Language knowledge database 31 comprises, in the instance of Fig. 3, a lexicon 39 operating in conjunction with database 40. The lexicon 39 and database 40 operating in conjunction with ' knowledge base mapping tools 41 and, as appropriate, language model 32 and grammars 34 constitutes a language knowledge database 31 or knowledge base which deals with domain specific data. The structure and grouping of data is modeled in the knowledge base 31. Database 40 comprises raw data provided by a customer. In one instance this data may comprise names, addresses, places, dates and is usually organised in a way that logically relates to the way it will be used. The database 40 may remain unchanged or it may be updated throughout the lifetime of an application. Functional implementation can be by way of database servers such as MySQL, Oracle, Postgres .
As will be observed particularly with reference to Fig. 3, interaction between a number of components in the system can be quite complex with lexicon 39, in particular,
being used by and interacting with multiple components of System 10.

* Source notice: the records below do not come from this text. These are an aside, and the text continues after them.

**src/source/spart_pkg.sv**
```systemverilog
package spart_pkg;

	//////////////////////////////////////////////////
	// Data widths
	//////////////////////////////////////////////////

	// Host word and bus byte
	typedef logic [31:0] word_t;
	typedef logic [7:0]  byte_t;
	typedef logic [1:0]  io_addr_t;
	typedef logic [15:0] div_t;

	// Bit 0 tx_done, bit 1 rx_valid
	typedef logic [1:0] word_status_t;
	localparam int ST_TX_DONE  = 0;
	localparam int ST_RX_VALID = 1;

	//////////////////////////////////////////////////
	// Register map and baud setup
	//////////////////////////////////////////////////

	localparam io_addr_t ADDR_DATA   = 2'd0;
	localparam io_addr_t ADDR_STATUS = 2'd1;
	localparam io_addr_t ADDR_DIV_LO = 2'd2;
	localparam io_addr_t ADDR_DIV_HI = 2'd3;

	// Clocks per 16x tick, so 64 clocks per bit
	localparam div_t DIVISOR    = 16'd4;
	localparam int   OVERSAMPLE = 16;

	// Tick counter inside one bit time
	typedef logic [$clog2(OVERSAMPLE)-1:0] tick_t;
	localparam tick_t TICK_MID  = tick_t'(OVERSAMPLE / 2 - 1);
	localparam tick_t TICK_LAST = tick_t'(OVERSAMPLE - 1);

	// State machines
	typedef enum logic [2:0] {INIT_LO, INIT_HI, IDLE, WRITE, READ} drv_state_t;
	typedef enum logic [1:0] {S_IDLE, S_START, S_DATA, S_STOP} ser_state_t;

endpackage

```
**src/source/spart_bus_if.sv**
```systemverilog
`timescale 1ns/1ns

interface spart_bus_if import spart_pkg::*; ();

	// Driver side of the register bus
	logic     iocs;
	logic     iorw;
	io_addr_t ioaddr;
	byte_t    wdata;

	// Core side, read data and buffer flags
	byte_t    rdata;
	logic     rda;
	logic     tbr;

	// Bus master
	modport drv (
		output iocs, iorw, ioaddr, wdata,
		input  rdata, rda, tbr
	);

	// Register block
	modport dev (
		input  iocs, iorw, ioaddr, wdata,
		output rdata, rda, tbr
	);

endinterface

```
**src/source/spart_baud_gen.sv**
```systemverilog
`timescale 1ns/1ns

module spart_baud_gen import spart_pkg::*; (
	input  logic clk,
	input  logic rst,
	input  div_t div,
	output logic tick
);

	// Clocks left until the next tick
	div_t cnt;

	always_ff @(posedge clk)
	begin
		if (rst)
		begin
			cnt  <= '0;
			tick <= 1'b0;
		end
		else
		begin
			tick <= 1'b0;
			// Silent until programmed
			if (div == '0)
				cnt <= '0;
			else if (cnt == '0)
			begin
				cnt  <= div - 1'b1;
				tick <= 1'b1;
			end
			else
				cnt <= cnt - 1'b1;
		end
	end

endmodule

```
**src/source/spart_bus_ctrl.sv**
```systemverilog
`timescale 1ns/1ns

module spart_bus_ctrl import spart_pkg::*; (
	input  logic     clk,
	input  logic     rst,
	input  logic     tx_busy,
	input  byte_t    rx_byte,
	input  logic     rx_done,
	output div_t     div,
	output byte_t    tx_byte,
	output logic     tx_load,
	spart_bus_if.dev bus
);

	// Access strobes
	logic wr_en;
	logic rd_data;

	// Divisor halves
	byte_t div_lo;
	byte_t div_hi;

	// One byte each way
	byte_t tx_buf;
	byte_t rx_buf;
	logic  tx_full;
	logic  rda_q;

	assign wr_en = bus.iocs & ~bus.iorw;
	assign rd_data = bus.iocs & bus.iorw & (bus.ioaddr == ADDR_DATA);

	// Pass the byte on as soon as the transmitter is free
	assign tx_load = tx_full & ~tx_busy;
	assign tx_byte = tx_buf;
	assign div     = {div_hi, div_lo};

	assign bus.tbr = ~tx_full;
	assign bus.rda = rda_q;

	//////////////////////////////////////////////////
	// Register writes and flags
	//////////////////////////////////////////////////

	always_ff @(posedge clk)
	begin
		if (rst)
		begin
			div_lo  <= '0;
			div_hi  <= '0;
			tx_full <= 1'b0;
			rda_q   <= 1'b0;
		end
		else
		begin
			if (tx_load)
				tx_full <= 1'b0;
			// A new write after the load keeps the buffer full
			if (wr_en)
			begin
				case (bus.ioaddr)
					ADDR_DATA:   tx_full <= 1'b1;
					ADDR_DIV_LO: div_lo <= bus.wdata;
					ADDR_DIV_HI: div_hi <= bus.wdata;
					default:     ;
				endcase
			end
			// Fresh byte wins over the read clear
			if (rd_data)
				rda_q <= 1'b0;
			if (rx_done)
				rda_q <= 1'b1;
		end
	end

	// Byte buffers
	always_ff @(posedge clk)
	begin
		if (wr_en && bus.ioaddr == ADDR_DATA)
			tx_buf <= bus.wdata;
		if (rx_done)
			rx_buf <= rx_byte;
	end

	// Read mux, status is {rda, tbr}
	always_comb
	begin
		case (bus.ioaddr)
			ADDR_STATUS: bus.rdata = {6'b0, rda_q, ~tx_full};
			ADDR_DIV_LO: bus.rdata = div_lo;
			ADDR_DIV_HI: bus.rdata = div_hi;
			default:     bus.rdata = rx_buf;
		endcase
	end

endmodule

```
**src/source/spart_driver.sv**
```systemverilog
`timescale 1ns/1ns

module spart_driver import spart_pkg::*; (
	input  logic         clk,
	input  logic         rst,
	input  logic         word_wr,
	input  logic         word_rd,
	input  word_t        word_tx,
	output word_t        word_rx,
	output logic         req_ack,
	output word_status_t status,
	spart_bus_if.drv     bus
);

	drv_state_t state;

	// Divisor already written
	logic div_set;

	// One word operation outstanding at a time
	logic wr_pend;
	logic rd_pend;
	logic busy;
	logic accept_wr;
	logic accept_rd;

	// Byte lane counters
	logic [1:0] wr_cnt;
	logic [1:0] rd_cnt;

	// Outgoing word and partly assembled incoming word
	word_t tx_word;
	word_t rx_asm;

	//////////////////////////////////////////////////
	// Host request handling
	//////////////////////////////////////////////////

	assign busy = wr_pend | rd_pend;
	assign accept_wr = word_wr & ~busy;
	// Write wins if both come together
	assign accept_rd = word_rd & ~word_wr & ~busy;

	//////////////////////////////////////////////////
	// Control FSM
	//////////////////////////////////////////////////

	always_ff @(posedge clk)
	begin
		if (rst)
		begin
			state   <= IDLE;
			div_set <= 1'b0;
			wr_pend <= 1'b0;
			rd_pend <= 1'b0;
			wr_cnt  <= 2'd0;
			rd_cnt  <= 2'd0;
			req_ack <= 1'b0;
			status  <= '0;
			word_rx <= '0;
		end
		else
		begin
			req_ack <= accept_wr | accept_rd;
			// Acceptance clears the matching done bit
			if (accept_wr)
			begin
				wr_pend <= 1'b1;
				status[ST_TX_DONE] <= 1'b0;
			end
			if (accept_rd)
			begin
				rd_pend <= 1'b1;
				status[ST_RX_VALID] <= 1'b0;
			end
			case (state)
				IDLE:
				begin
					// Divisor first and then one byte per visit
					if (!div_set)
						state <= INIT_LO;
					else if (wr_pend && bus.tbr)
						state <= WRITE;
					else if (rd_pend && bus.rda)
						state <= READ;
				end
				INIT_LO:
					state <= INIT_HI;
				INIT_HI:
				begin
					div_set <= 1'b1;
					state   <= IDLE;
				end
				WRITE:
				begin
					wr_cnt <= wr_cnt + 1'b1;
					// Fourth byte handed to the core
					if (wr_cnt == 2'd3)
					begin
						wr_pend <= 1'b0;
						status[ST_TX_DONE] <= 1'b1;
					end
					state <= IDLE;
				end
				READ:
				begin
					rd_cnt <= rd_cnt + 1'b1;
					if (rd_cnt == 2'd3)
					begin
						rd_pend <= 1'b0;
						status[ST_RX_VALID] <= 1'b1;
						word_rx <= {bus.rdata, rx_asm[23:0]};
					end
					state <= IDLE;
				end
				default:
					state <= IDLE;
			endcase
		end
	end

	// Word payload
	always_ff @(posedge clk)
	begin
		if (accept_wr)
			tx_word <= word_tx;
		if (state == READ)
			rx_asm[{rd_cnt, 3'b000} +: 8] <= bus.rdata;
	end

	//////////////////////////////////////////////////
	// Bus access decode
	//////////////////////////////////////////////////

	always_comb
	begin
		bus.iocs   = 1'b0;
		bus.iorw   = 1'b1;
		bus.ioaddr = ADDR_DATA;
		// LSB lane goes out first
		bus.wdata  = tx_word[{wr_cnt, 3'b000} +: 8];
		case (state)
			INIT_LO:
			begin
				bus.iocs   = 1'b1;
				bus.iorw   = 1'b0;
				bus.ioaddr = ADDR_DIV_LO;
				bus.wdata  = DIVISOR[7:0];
			end
			INIT_HI:
			begin
				bus.iocs   = 1'b1;
				bus.iorw   = 1'b0;
				bus.ioaddr = ADDR_DIV_HI;
				bus.wdata  = DIVISOR[15:8];
			end
			WRITE:
			begin
				bus.iocs = 1'b1;
				bus.iorw = 1'b0;
			end
			READ:
				bus.iocs = 1'b1;
			default:
				bus.iocs = 1'b0;
		endcase
	end

endmodule

```
**src/source/spart_rx.sv**
```systemverilog
`timescale 1ns/1ns

module spart_rx import spart_pkg::*; (
	input  logic  clk,
	input  logic  rst,
	input  logic  tick,
	input  logic  rxd,
	output byte_t rx_byte,
	output logic  rx_done
);

	// Two-flop synchronizer
	logic rxd_s1;
	logic rxd_s2;

	ser_state_t state;
	tick_t      tick_cnt;
	logic [2:0] bit_cnt;
	byte_t      shreg;

	// Byte stays put until the next frame's data
	assign rx_byte = shreg;

	always_ff @(posedge clk)
	begin
		if (rst)
		begin
			rxd_s1 <= 1'b1;
			rxd_s2 <= 1'b1;
		end
		else
		begin
			rxd_s1 <= rxd;
			rxd_s2 <= rxd_s1;
		end
	end

	//////////////////////////////////////////////////
	// Frame FSM
	//////////////////////////////////////////////////

	always_ff @(posedge clk)
	begin
		if (rst)
		begin
			state    <= S_IDLE;
			tick_cnt <= '0;
			bit_cnt  <= 3'd0;
			rx_done  <= 1'b0;
		end
		else
		begin
			rx_done <= 1'b0;
			case (state)
				S_IDLE:
				begin
					tick_cnt <= '0;
					// Falling edge, maybe a start bit
					if (!rxd_s2)
						state <= S_START;
				end
				S_START:
					if (tick)
					begin
						tick_cnt <= tick_cnt + 1'b1;
						// Mid-bit check, a glitch goes back to idle
						if (tick_cnt == TICK_MID)
						begin
							tick_cnt <= '0;
							bit_cnt  <= 3'd0;
							state    <= rxd_s2 ? S_IDLE : S_DATA;
						end
					end
				S_DATA:
					if (tick)
					begin
						tick_cnt <= tick_cnt + 1'b1;
						if (tick_cnt == TICK_LAST)
						begin
							bit_cnt <= bit_cnt + 1'b1;
							if (bit_cnt == 3'd7)
								state <= S_STOP;
						end
					end
				S_STOP:
					if (tick)
					begin
						tick_cnt <= tick_cnt + 1'b1;
						if (tick_cnt == TICK_LAST)
						begin
							// Framing error drops the byte
							rx_done <= rxd_s2;
							state   <= S_IDLE;
						end
					end
				default:
					state <= S_IDLE;
			endcase
		end
	end

	// Data bits arrive LSB first
	always_ff @(posedge clk)
	begin
		if (state == S_DATA && tick && tick_cnt == TICK_LAST)
			shreg <= {rxd_s2, shreg[7:1]};
	end

endmodule

```
**src/source/spart_system.sv**
```systemverilog
`timescale 1ns/1ns

module spart_system import spart_pkg::*; (
	input  logic         clk,
	input  logic         rst,
	input  logic         word_wr,
	input  logic         word_rd,
	input  word_t        word_tx,
	input  logic         rxd,
	output word_t        word_rx,
	output logic         req_ack,
	output word_status_t status,
	output logic         txd
);

	// Core internals
	div_t  div;
	logic  tick;
	byte_t tx_byte;
	logic  tx_load;
	logic  tx_busy;
	byte_t rx_byte;
	logic  rx_done;

	// Register bus between driver and core
	spart_bus_if u_bus ();

	//////////////////////////////////////////////////
	// Host side
	//////////////////////////////////////////////////

	spart_driver u_driver (
		.clk     (clk),
		.rst     (rst),
		.word_wr (word_wr),
		.word_rd (word_rd),
		.word_tx (word_tx),
		.word_rx (word_rx),
		.req_ack (req_ack),
		.status  (status),
		.bus     (u_bus.drv)
	);

	//////////////////////////////////////////////////
	// SPART core
	//////////////////////////////////////////////////

	spart_bus_ctrl u_bus_ctrl (
		.clk     (clk),
		.rst     (rst),
		.tx_busy (tx_busy),
		.rx_byte (rx_byte),
		.rx_done (rx_done),
		.div     (div),
		.tx_byte (tx_byte),
		.tx_load (tx_load),
		.bus     (u_bus.dev)
	);

	spart_baud_gen u_baud_gen (
		.clk  (clk),
		.rst  (rst),
		.div  (div),
		.tick (tick)
	);

	spart_tx u_tx (
		.clk     (clk),
		.rst     (rst),
		.tick    (tick),
		.tx_byte (tx_byte),
		.tx_load (tx_load),
		.tx_busy (tx_busy),
		.txd     (txd)
	);

	spart_rx u_rx (
		.clk     (clk),
		.rst     (rst),
		.tick    (tick),
		.rxd     (rxd),
		.rx_byte (rx_byte),
		.rx_done (rx_done)
	);

endmodule

```
**src/source/spart_tx.sv**
```systemverilog
`timescale 1ns/1ns

module spart_tx import spart_pkg::*; (
	input  logic  clk,
	input  logic  rst,
	input  logic  tick,
	input  byte_t tx_byte,
	input  logic  tx_load,
	output logic  tx_busy,
	output logic  txd
);

	ser_state_t state;
	tick_t      tick_cnt;
	logic [2:0] bit_cnt;
	byte_t      shreg;

	assign tx_busy = (state != S_IDLE);

	always_ff @(posedge clk)
	begin
		if (rst)
		begin
			state    <= S_IDLE;
			tick_cnt <= '0;
			bit_cnt  <= 3'd0;
			txd      <= 1'b1;
		end
		else
		begin
			case (state)
				S_IDLE:
				begin
					txd <= 1'b1;
					// Start bit goes out right away
					if (tx_load)
					begin
						txd      <= 1'b0;
						tick_cnt <= '0;
						state    <= S_START;
					end
				end
				S_START:
					if (tick)
					begin
						tick_cnt <= tick_cnt + 1'b1;
						if (tick_cnt == TICK_LAST)
						begin
							txd     <= shreg[0];
							bit_cnt <= 3'd0;
							state   <= S_DATA;
						end
					end
				S_DATA:
					if (tick)
					begin
						tick_cnt <= tick_cnt + 1'b1;
						if (tick_cnt == TICK_LAST)
						begin
							// After bit 7 comes the stop bit
							if (bit_cnt == 3'd7)
							begin
								txd   <= 1'b1;
								state <= S_STOP;
							end
							else
							begin
								txd     <= shreg[1];
								bit_cnt <= bit_cnt + 1'b1;
							end
						end
					end
				S_STOP:
					if (tick)
					begin
						tick_cnt <= tick_cnt + 1'b1;
						if (tick_cnt == TICK_LAST)
							state <= S_IDLE;
					end
				default:
					state <= S_IDLE;
			endcase
		end
	end

	// Shift register, LSB first
	always_ff @(posedge clk)
	begin
		if (state == S_IDLE && tx_load)
			shreg <= tx_byte;
		else if (state == S_DATA && tick && tick_cnt == TICK_LAST)
			shreg <= shreg >> 1;
	end

endmodule

```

With reference to Fig. 4 there is shown in block diagram form a neural network post-processor 410 in accordance with a first preferred embodiment of the present invention.
In this instance the processor 410 is applied to the output of recogniser 30.
Broadly neural network post-processor 410 utilises a multi-layer perceptron to apply multiple knowledge sources to the problem. This performs a non-linear mapping onto the real number line to give us a confidence score.
This differs from previous solutions in several ways:
1. The application of multiple knowledge sources 2. The use of an MLP to generate an aposteriori probability for confidence.
This solution can be implemented simply using an MLP trained with either a mean squared error or a cross-entropy cost function, and some sigmoidal non-linearity. Our experimental system was trained using conjugate gradient descent (back-propagation) .
The system 10 incorporating processor 410 is data driven, rather than based on some heuristic technique, as such (for a representative corpus) . It 'learns' an optimal mapping from input data to a correct/incorrect mapping.
In effect, in order to gauge end best results 21 derived from recogniser 30 the neural network postprocessor 410 non-linearly maps an input feature space of a pattern recognition task onto the probability space for gauging correctness as applied to confidence scoring.
The above describes only some embodiments of the present invention and modifications, obvious to those skilled in the art, can be made thereto without departing from the scope and spirit of the present invention.